German submarine U-2531 was a Type XXI U-boat (one of the "Elektroboote") of Nazi Germany's Kriegsmarine, built for service in World War II. She was ordered on 6 November 1943, and was laid down on 3 October 1944 at the Blohm & Voss yard at Hamburg, as yard number 2531. She was launched on 5 December 1944, and commissioned under the command of Oberleutnant zur See Hellmut Niss on 10 January 1945.

==Design==
Like all Type XXI U-boats, U-2531 had a displacement of 1621 t when at the surface and 1819 t while submerged. She had a total length of 76.70 m (o/a), a beam of 8 m, and a draught of 6.32 m. The submarine was powered by two MAN SE supercharged six-cylinder M6V40/46KBB diesel engines each providing 4000 PS, two Siemens-Schuckert GU365/30 double-acting electric motors each providing 5000 PS, and two Siemens-Schuckert silent running GV232/28 electric motors each providing 226 PS.

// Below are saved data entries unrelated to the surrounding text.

[src/flut_pkg.sv]
// Constants, register map and carrier types for the fan table entry bank.
// Assumes a 100 MHz AHB-Lite clock; no other file is needed.
package flut_pkg;

    // Register indices; byte address is four times the index
    localparam logic [7:0] IDX_E3_LIMIT = 8'h54;
    localparam logic [7:0] IDX_E3_DUTY  = 8'h55;
    localparam logic [7:0] IDX_E4_LIMIT = 8'h56;
    localparam logic [7:0] IDX_E4_DUTY  = 8'h57;
    localparam logic [7:0] IDX_CTRL     = 8'h4a;
    localparam logic [7:0] IDX_OFFSET   = 8'h4e;
    localparam logic [7:0] IDX_STATUS   = 8'h60;
    localparam logic [7:0] IDX_STRIDE   = 8'h02;

    // Table control field positions
    localparam int CTRL_TEMP_HIRES = 0;
    localparam int CTRL_DUTY_HIRES = 1;
    localparam int CTRL_FREQ_HIGH  = 2;
    localparam int CTRL_WR_EN      = 5;

    // Status field positions
    localparam int STAT_HIT_LSB  = 0;
    localparam int STAT_DUTY_LSB = 8;

    // Values after reset
    localparam logic [7:0] LIMIT_RST  = 8'h7f;
    localparam logic [7:0] DUTY_RST   = 8'h3f;
    localparam logic [7:0] CTRL_RST   = 8'h00;
    localparam logic [7:0] OFFSET_RST = 8'h00;

    // Sizes
    localparam int NUM_ENTRIES = 2;
    localparam int TEMP_W      = 11;
    localparam int CMP_W       = 10;

    // One table entry as stored
    typedef struct packed {
        logic       half_degree;
        logic [6:0] whole_degrees;
    } flut_limit_s;

    typedef struct packed {
        logic [1:0] extended_bits;
        logic [5:0] base_bits;
    } flut_duty_s;

    // Captured AHB address phase
    typedef struct packed {
        logic       valid;
        logic       write;
        logic [7:0] idx;
    } flut_aphase_s;

endpackage
[src/flut_lut_entries.sv]
// Third and fourth entries of the fan duty table, with an AHB-Lite slave.
// Assumes remote_temp is the filtered, unsigned 1/8 degree reading and
// lower_duty is the duty chosen by the lower table entries.
//
// Functional notes
// - Low-res limit: bit 7 ignored, reads zero
// - High-res limit: half-degree steps to 127.5
// - Low-res limit: whole degrees 0 to 127
// - Above entry 3 limit, entry 3 duty
// - Above entry 4 limit, entry 4 duty
// - Compare 9 temperature bits high, 8 low
// - Limits non-negative; sign assumed zero
// - Table offset added to limit first
// - Low-res duty: bits 7:6 ignored, read zero
// - High-res duty: eight-bit concatenated value
// - Extended duty only at high frequency
// - Low-res duty uses lower six bits
`timescale 1ns/1ps

module flut_lut_entries (
    // Clock and reset
    input  wire logic                       hclk,
    input  wire logic                       hresetn,
    // AHB-Lite slave
    input  wire logic                       hsel,
    input  wire logic [31:0]                haddr,
    input  wire logic [1:0]                 htrans,
    input  wire logic                       hwrite,
    input  wire logic [2:0]                 hsize,
    input  wire logic [31:0]                hwdata,
    input  wire logic                       hready,
    output logic                            hreadyout,
    output logic                            hresp,
    output logic [31:0]                     hrdata,
    // Temperature and duty path
    input  wire logic [flut_pkg::TEMP_W-1:0] remote_temp,
    input  wire logic [7:0]                 lower_duty,
    output logic [7:0]                      pwm_duty,
    output logic [flut_pkg::NUM_ENTRIES-1:0] entry_hit
);

    flut_pkg::flut_aphase_s                 aphase_q;
    flut_pkg::flut_limit_s                  limit_q [flut_pkg::NUM_ENTRIES];
    flut_pkg::flut_duty_s                   duty_q  [flut_pkg::NUM_ENTRIES];
    logic [7:0]                             ctrl_q;
    logic [7:0]                             offset_q;
    logic                                   rd_wait_q;
    logic                                   hreadyout_q;
    logic                                   hresp_q;
    logic [31:0]                            hrdata_q;
    logic [7:0]                             pwm_duty_q;
    logic [flut_pkg::NUM_ENTRIES-1:0]       entry_hit_q;

    logic                                   take;
    logic                                   wr_now;
    logic                                   temp_hires;
    logic                                   duty_hires;
    logic                                   freq_high;
    logic                                   tbl_wr_en;
    logic [flut_pkg::NUM_ENTRIES-1:0]       hit;
    logic [7:0]                             duty_val [flut_pkg::NUM_ENTRIES];
    logic [31:0]                            ent_rd   [flut_pkg::NUM_ENTRIES];
    // Unpacked so each entry's process owns its own select bit
    logic                                   ent_sel  [flut_pkg::NUM_ENTRIES];
    logic [31:0]                            rd_mux;
    logic [7:0]                             duty_d;

    // Mode decode from the table control register
    assign temp_hires = ctrl_q[flut_pkg::CTRL_TEMP_HIRES];
    assign duty_hires = ctrl_q[flut_pkg::CTRL_DUTY_HIRES];
    assign freq_high  = ctrl_q[flut_pkg::CTRL_FREQ_HIGH];
    assign tbl_wr_en  = ctrl_q[flut_pkg::CTRL_WR_EN];

    // Transfer accepted; only low-page addresses decode, byte offset bits ignored
    assign take   = hsel & htrans[1] & hready;
    assign wr_now = aphase_q.valid & aphase_q.write;

    // Address phase capture
    always_ff @(posedge hclk or negedge hresetn) begin
        if (!hresetn) begin
            aphase_q <= '0;
        end else if (hready) begin
            aphase_q.valid <= take && (haddr[31:10] == 22'h0);
            aphase_q.write <= hwrite;
            aphase_q.idx   <= haddr[9:2];
        end
    end

    // Reads take one wait state so a write just before is seen
    always_ff @(posedge hclk or negedge hresetn) begin
        if (!hresetn) begin
            rd_wait_q   <= 1'b0;
            hreadyout_q <= 1'b1;
            hresp_q     <= 1'b0;
        end else begin
            rd_wait_q   <= take & ~hwrite;
            hreadyout_q <= ~(take & ~hwrite);
            hresp_q     <= 1'b0;
        end
    end

    // Read data latched in the wait state
    always_ff @(posedge hclk or negedge hresetn) begin
        if (!hresetn) begin
            hrdata_q <= 32'h0;
        end else if (rd_wait_q) begin
            hrdata_q <= aphase_q.valid ? rd_mux : 32'h0;
        end
    end

    // Control and offset registers stay writable at all times
    always_ff @(posedge hclk or negedge hresetn) begin
        if (!hresetn) begin
            ctrl_q   <= flut_pkg::CTRL_RST;
            offset_q <= flut_pkg::OFFSET_RST;
        end else if (wr_now) begin
            if (aphase_q.idx == flut_pkg::IDX_CTRL) begin
                ctrl_q <= hwdata[7:0];
            end
            if (aphase_q.idx == flut_pkg::IDX_OFFSET) begin
                offset_q <= hwdata[7:0];
            end
        end
    end

    // Per-entry storage, comparison and readback
    for (genvar i = 0; i < flut_pkg::NUM_ENTRIES; i++) begin : g_ent
        localparam logic [7:0] LIM_IDX = 8'(flut_pkg::IDX_E3_LIMIT
                                            + flut_pkg::IDX_STRIDE * i);
        localparam logic [7:0] DUT_IDX = 8'(flut_pkg::IDX_E3_DUTY
                                            + flut_pkg::IDX_STRIDE * i);
        logic [flut_pkg::CMP_W-1:0] t_cmp;
        logic [flut_pkg::CMP_W-1:0] l_cmp;

        always_ff @(posedge hclk or negedge hresetn) begin
            if (!hresetn) begin
                limit_q[i] <= flut_pkg::LIMIT_RST;
                duty_q[i]  <= flut_pkg::DUTY_RST;
            end else if (wr_now && tbl_wr_en) begin
                if (aphase_q.idx == LIM_IDX) begin
                    limit_q[i].whole_degrees <= hwdata[6:0];
                    if (temp_hires) begin
                        limit_q[i].half_degree <= hwdata[7];
                    end
                end
                if (aphase_q.idx == DUT_IDX) begin
                    duty_q[i].base_bits <= hwdata[5:0];
                    if (duty_hires) begin
                        duty_q[i].extended_bits <= hwdata[7:6];
                    end
                end
            end
        end

        // Limit and reading aligned; the zero top bits keep both positive
        always_comb begin
            if (temp_hires) begin
                t_cmp = {1'b0, remote_temp[10:2]};
                l_cmp = {2'b00, limit_q[i].whole_degrees,
                         limit_q[i].half_degree}
                        + {1'b0, offset_q, 1'b0};
            end else begin
                t_cmp = {2'b00, remote_temp[10:3]};
                l_cmp = {3'b000, limit_q[i].whole_degrees}
                        + {2'b00, offset_q};
            end
        end

        assign hit[i] = t_cmp > l_cmp;

        assign duty_val[i] = (duty_hires && freq_high) ? duty_q[i]
                                                       : {2'b00,
                                                      duty_q[i].base_bits};

        // Readback hides bits that the current mode ignores
        always_comb begin
            ent_sel[i] = 1'b1;
            if (aphase_q.idx == LIM_IDX) begin
                ent_rd[i] = {24'h0,
                             temp_hires & limit_q[i].half_degree,
                             limit_q[i].whole_degrees};
            end else if (aphase_q.idx == DUT_IDX) begin
                ent_rd[i] = {24'h0,
                             duty_hires ? duty_q[i].extended_bits : 2'b00,
                             duty_q[i].base_bits};
            end else begin
                ent_sel[i] = 1'b0;
                ent_rd[i]  = 32'h0;
            end
        end
    end

    // Read multiplexer; unmapped addresses read zero
    always_comb begin
        rd_mux = 32'h0;
        if (aphase_q.idx == flut_pkg::IDX_CTRL) begin
            rd_mux = {24'h0, ctrl_q};
        end else if (aphase_q.idx == flut_pkg::IDX_OFFSET) begin
            rd_mux = {24'h0, offset_q};
        end else if (aphase_q.idx == flut_pkg::IDX_STATUS) begin
            rd_mux[flut_pkg::STAT_DUTY_LSB +: 8] = pwm_duty_q;
            rd_mux[flut_pkg::STAT_HIT_LSB +: flut_pkg::NUM_ENTRIES] =
                entry_hit_q;
        end else begin
            for (int k = 0; k < flut_pkg::NUM_ENTRIES; k++) begin
                if (ent_sel[k]) begin
                    rd_mux = ent_rd[k];
                end
            end
        end
    end

    // Higher entry wins, as its limit sits further up the curve
    always_comb begin
        duty_d = lower_duty;
        if (hit[0]) begin
            duty_d = duty_val[0];
        end
        if (hit[1]) begin
            duty_d = duty_val[1];
        end
    end

    // Registered duty output
    always_ff @(posedge hclk or negedge hresetn) begin
        if (!hresetn) begin
            pwm_duty_q  <= 8'h00;
            entry_hit_q <= '0;
        end else begin
            pwm_duty_q  <= duty_d;
            entry_hit_q <= hit;
        end
    end

    // Outputs straight from flops
    assign hreadyout = hreadyout_q;
    assign hresp     = hresp_q;
    assign hrdata    = hrdata_q;
    assign pwm_duty  = pwm_duty_q;
    assign entry_hit = entry_hit_q;

endmodule

[config.mk]
export PLATFORM = sky130hd
export DESIGN_NAME = flut_lut_entries
export DESIGN_NICKNAME = d
export VERILOG_FILES = /design/src/flut_pkg.sv /design/src/flut_lut_entries.sv
export SDC_FILE = /design/constraint.sdc
export NUM_CORES = 1
export LEC_CHECK = 0
export BUFFER_PORTS_ARGS = -buffer_cell sky130_fd_sc_hd__buf_2
export CAP_MARGIN = 30
export CORE_MARGIN = 1
export CORE_UTILIZATION = 54
export CTS_BUF_LIST = sky130_fd_sc_hd__clkbuf_16
export DETAILED_ROUTE_END_ITERATION = 10
export GPL_TIMING_DRIVEN = 0
export PLACE_DENSITY = 0.79
export REMOVE_ABC_BUFFERS = 1
export SLEW_MARGIN = 20
export SYNTH_ARGS = -nofsm -noshare
export SYNTH_HDL_FRONTEND = slang
export SYNTH_SLANG_ARGS = --single-unit
[constraint.sdc]
create_clock -name hclk -period 3.9 [get_ports hclk]
set_input_delay 0.585 -clock hclk [delete_from_list [all_inputs] [get_ports hclk]]
set_output_delay 0.585 -clock hclk [all_outputs]
set_load 0.02 [all_outputs]
==> summary.md, run 1 <==
Clock sink count: 86. The average vias per placed instance is 5.846. The final HPWL from detailed placement came out at 9153 um.

The predominant post-synthesis flop cell was dfrtp_1. After synthesis, the netlist uses 60 different library cells. The synthesized netlist occupies a cell area of 5381 um2.

The count of input and output buffers was 87; the number of buffers on the longest clock path was 2. The worst register-to-register path begins at limit_q[8]. After filler insertion, the fill cell instance count of the layout stands at 713.

Setup repair after global routing could not meet its margin everywhere. The overall die height is 101.8 um, and the antenna diode instance count is 0. The worst-case vdd ir drop is 0.2301 mV, and the number of violations of the max-capacitance limit is 0. The root buffer cell is clkbuf_16. The source-to-sink clock delay at the later pin of the worst-skew pair came out at 0.33 ns. The first global-routing pass estimated 19,690 um of wire. The final reports fail on setup timing.

The fraction of the cycle the final worst path needs is 101.1%, and the final core area utilization is 65.38%. Counting tap cells, the placed design contains a total of 700 instances. Buffers inserted during clock tree synthesis total 9. The post-route netlist has 41.32% of its cells at a drive strength greater than 1. The tools report the via count of the first global-routing pass as 4,111. The run gives 4.12 ns as the required time at the worst-slack endpoint.

In this run the critical register-to-register path is captured at pwm_duty[1]. The count of nets after finishing was 715. The flow ran to the end, but the final reports show violations. For the top achievable clock speed, the log shows 253.7 MHz. The tools report the final number of hold-violating endpoints as 0. After clock tree synthesis, the clock-pin slew on the worst setup and hold paths is 0.06 ns. The pre-antenna-repair detailed-routing pass consisted of 5 iterations.

The count of flip-flops with a built-in enable after synthesis was 0; the remaining max-slew budget at the tightest pin was 36.71%. The number of placed I/O pins came out at 137. The tools report the routability-driven placement congestion ratio as 0.8648. The floorplan step defined a die boundary enclosing 10,370 um2. Of all flip-flops after synthesis, the portion carrying an async set or reset was 100.0%. The final non-filler cell area is 6361 um2, and the worst reg-to-reg path cell count is 16.

The logs give -0.04211 ns for the worst setup slack after layout and 12,600 um for the total detailed-routing wirelength. Summing the sequential cell areas from Yosys gives 40.62% of the chip area. After the flow finishes, the layout carries non-filler instances totaling 726. The run gives 50 as the maximum number of pins on one net before global-route repair. For this run, the total global-route usage over all layers was measured as 24.86%. The placement-stage cell area is 5864 um2, and the number of warning messages in the yosys log is 0.

The final-layout worst hold slack was 0.2140 ns; the post-synthesis register bit count was 86. For the number of antenna violations at the first check in global routing, the log shows 0. The cell count after synthesis came out at 500. The tools report the worst endpoint data arrival time as 4.16 ns. The shortest period the worst path allows was 3.942 ns; the initial core utilization was 55.31%. After detailed routing, the average wire length per cell comes to 17.35 um. The run gives 36 as the number of standard-cell rows in the floorplan. The post-route clock skew came out at 0.008914 ns. The run gives -0.2227 ns as the post-placement setup slack. The highest net fanout along the worst path is 8.

TritonCTS built the clock tree. The area growth from synthesis to layout is 18.21%. The number of failing setup endpoints in the final timing report was 6; the total via count in the routed design was 4,244.

In this run the worst hold path is classified as in2async. The total number of H-tree levels came out at 3. The detailed router finished its first iteration with 213 violations. STA classifies the critical path startpoint as a register. The critical path in this run is classified as reg2reg. The worst setup path is captured at a register.

A synthesized cell averages 10.76 um2. The number of pins with negative max-slew slack in the final report is 0, and the transition at the pin with the smallest max-transition slack is 0.9494 ns. The analysis attributes to cell leakage a power of 0.002971 uW. For flop-to-flop paths, the worst setup slack is -0.04 ns. The detail route stage leaves a number of antenna-violating nets equal to 0.

The global-route congestion overflow total is 0, and the area of the core is 9729 um2. In the routed design, unresolved DRC markers number 0. Power density relative to cell area: 312.9 nW/um2. X dimension of the die: 101.8 um.
==> sequential cells by signal, summed over array words and instances (netlist names) <==
signal     cells
aphase_q      10
ctrl_q         8
duty_q        16
entry_hit      2
hrdata        16
hreadyout      1
limit_q       16
offset_q       8
pwm_duty       8
rd_wait_q      1
==> Yosys cell counts, types with 2 or more instances <==
| cell type | instances | area, um2 |
|---|---|---|
| a211oi_1 | 2 | 15.01 |
| nand2b_1 | 4 | 25.02 |
| o21ai_0 | 39 | 195.2 |
| nor2b_1 | 10 | 62.56 |
| buf_2 | 5 | 25.02 |
| ha_1 | 32 | 400.4 |
| a21o_1 | 4 | 30.03 |
| nand2_1 | 28 | 105.1 |
| nor4_1 | 6 | 37.54 |
| o22ai_1 | 8 | 50.05 |
| nand4_1 | 6 | 37.54 |
| o21a_1 | 3 | 22.52 |
| nor2_1 | 14 | 52.55 |
| xnor2_1 | 9 | 78.83 |
| o221ai_1 | 4 | 35.03 |
| a31oi_1 | 3 | 18.77 |
| o2111ai_1 | 8 | 70.07 |
| nor3_1 | 5 | 25.02 |
| o21bai_1 | 2 | 15.01 |
| a21oi_1 | 17 | 85.08 |
| and3_1 | 2 | 12.51 |
| mux2i_1 | 17 | 170.2 |
| dfrtp_1 | 59 | 1476 |
| mux4_2 | 6 | 135.1 |
| nand3_1 | 9 | 45.04 |
| or2_2 | 3 | 18.77 |
| mux2_2 | 69 | 777.0 |
| dfstp_2 | 27 | 709.4 |
| buf_4 | 17 | 127.6 |
| clkbuf_1 | 14 | 52.55 |
| fa_1 | 2 | 40.04 |
| inv_1 | 38 | 142.6 |
==> report_power, final <==
part | leakage [uW] | internal (uW) | total [uW] | switching, uW
clock | 0.000124 | 431 | 783 | 352
combinational | 0.00181 | 113 | 236 | 122
sequential | 0.00104 | 928 | 971 | 43.6
total | 0.00297 | 1470 | 1990 | 518
==> placed cells by master, fill, tap and decap left out, types with 10 or more instances in the layout <==
| master | n |
|---|---|
| buf_2 | 86 |
| mux2_2 | 60 |
| dfrtp_1 | 59 |
| o21ai_0 | 39 |
| inv_1 | 37 |
| ha_1 | 30 |
| nand2_1 | 28 |
| dfstp_2 | 27 |
| mux2i_1 | 17 |
| conb_1 | 17 |
| a21oi_1 | 15 |
| nor2_1 | 13 |
| mux2_4 | 10 |
==> per-stage QoR <==
step	TNS (ns)	power [uW]
2_1_floorplan	0	1098
3_3_place_gp	-0.5924	1192
3_5_place_dp	-1.168	1204
4_1_cts	0	1995
5_1_grt	-1.334	2068
6_report	-0.1411	1990
==> critical path, cell delays in order (launching register included) <==
cell,delay [ns]
dfstp_2,0.56
ha_4,0.15
inv_2,0.04
fa_2,0.34
nor2b_2,0.14
o31a_1,0.18
o21a_1,0.16
nor2_2,0.05
xnor2_2,0.18
mux2i_1,0.11
ha_1,0.33
a22o_1,0.24
nor4_4,0.31
o221ai_2,0.16
o211ai_4,0.25
mux2_4,0.36
mux2_4,0.28
==> what timing repair did <==
action,in CTS,in global routing
endpoints found under the setup margin,6,8
pin swaps,6,10
hold buffers,0,0
setup buffers,7,3
gates resized for setup,14,16
==> cells by family after synthesis <==
group	count (synthesis)	synth area share [%]
xor+xnor	9	1.465
buf+inv	75	6.533
simple gates	102	10.90
flops	86	40.62
other cells	1	0.06968
compound gates	99	11.63
mux	94	20.60
fa+ha+maj	34	8.184
==> routing by layer <==
| layer | share of wire (%) | up-vias | GRT usage (%) |
|---|---|---|---|
| li1 | - | 1966 | - |
| met1 | 40 | 2093 | 30.71 |
| met2 | 52 | 152 | 43.09 |
| met3 | 5.1 | 33 | 4.446 |
| met4 | 2.9 | 0 | 10.33 |
| met5 | 0 | - | 0 |
==> final cells by class <==
type / instances / area, um2 / area share [%]
inverter: 38 / 142.6 / 2.242
sequential: 86 / 2186 / 34.36
clock inverter: 7 / 47.55 / 0.7474
timing repair buffer: 98 / 551.8 / 8.674
multi-input combinational: 355 / 3042 / 47.82
clock buffer: 9 / 225.2 / 3.541
tap: 133 / 166.4 / 2.616
==> worst max path at each step <==
stage	depth (start not counted)	slack [ns]	endpoint	start
2_1_floorplan	15	0.34	pwm_duty[0]	limit_q[8]
3_3_place_gp	16	-0.12	pwm_duty[0]	limit_q[8]
3_5_place_dp	16	-0.22	pwm_duty[0]	limit_q[8]
4_1_cts	14	0.0002	pwm_duty[0]	offset_q[0]
5_1_grt	16	-0.21	pwm_duty[0]	limit_q[8]
6_report	16	-0.04	pwm_duty[1]	limit_q[8]
(Power assumes the default switching activity.)
==> inputs of run 2 (changes only) <==
--- a/config.mk
+++ b/config.mk
@@ -7,12 +7,13 @@
 export LEC_CHECK = 0
 export BUFFER_PORTS_ARGS = -buffer_cell sky130_fd_sc_hd__buf_2
 export CAP_MARGIN = 30
-export CORE_MARGIN = 1
+export CORE_MARGIN = 2
 export CORE_UTILIZATION = 54
 export CTS_BUF_LIST = sky130_fd_sc_hd__clkbuf_16
 export DETAILED_ROUTE_END_ITERATION = 10
 export GPL_TIMING_DRIVEN = 0
 export PLACE_DENSITY = 0.79
+export RECOVER_POWER = 100
 export REMOVE_ABC_BUFFERS = 1
 export SLEW_MARGIN = 20
 export SYNTH_ARGS = -nofsm -noshare
==> constraint.sdc (replaced) <==
create_clock -name hclk -period 4.24 [get_ports hclk]
set_input_delay 0.636 -clock hclk [delete_from_list [all_inputs] [get_ports hclk]]
set_output_delay 0.636 -clock hclk [all_outputs]
set_load 0.02 [all_outputs]
==> run 2 against run 1 <==
The flow finishes with violations (capacitance limit, slew limit); total power down 9.4%; flip-flop and latch count unchanged; sequential power down 8.3%; via count down 3.1%; count of clock-buffer cells in the layout unchanged; register-to-register slack better by 0.21 ns; clock power down 8.0%; highest routed layer unchanged.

The submarine had a maximum surface speed of 15.6 kn and a submerged speed of 17.2 kn. When running on silent motors the boat could operate at a speed of 6.1 kn. When submerged, the boat could operate at 5 kn for 340 nmi; when surfaced, she could travel 15500 nmi at 10 kn. U-2531 was fitted with six 53.3 cm torpedo tubes in the bow and four 2 cm C/30 anti-aircraft guns. She could carry twenty-three torpedoes or seventeen torpedoes and twelve mines. The complement was five officers and fifty-two men.

==Fate==
U-2531 was scuttled on 2 May 1945, at Travemünde, as part of Operation Regenbogen. The wreck was later raised and broken up.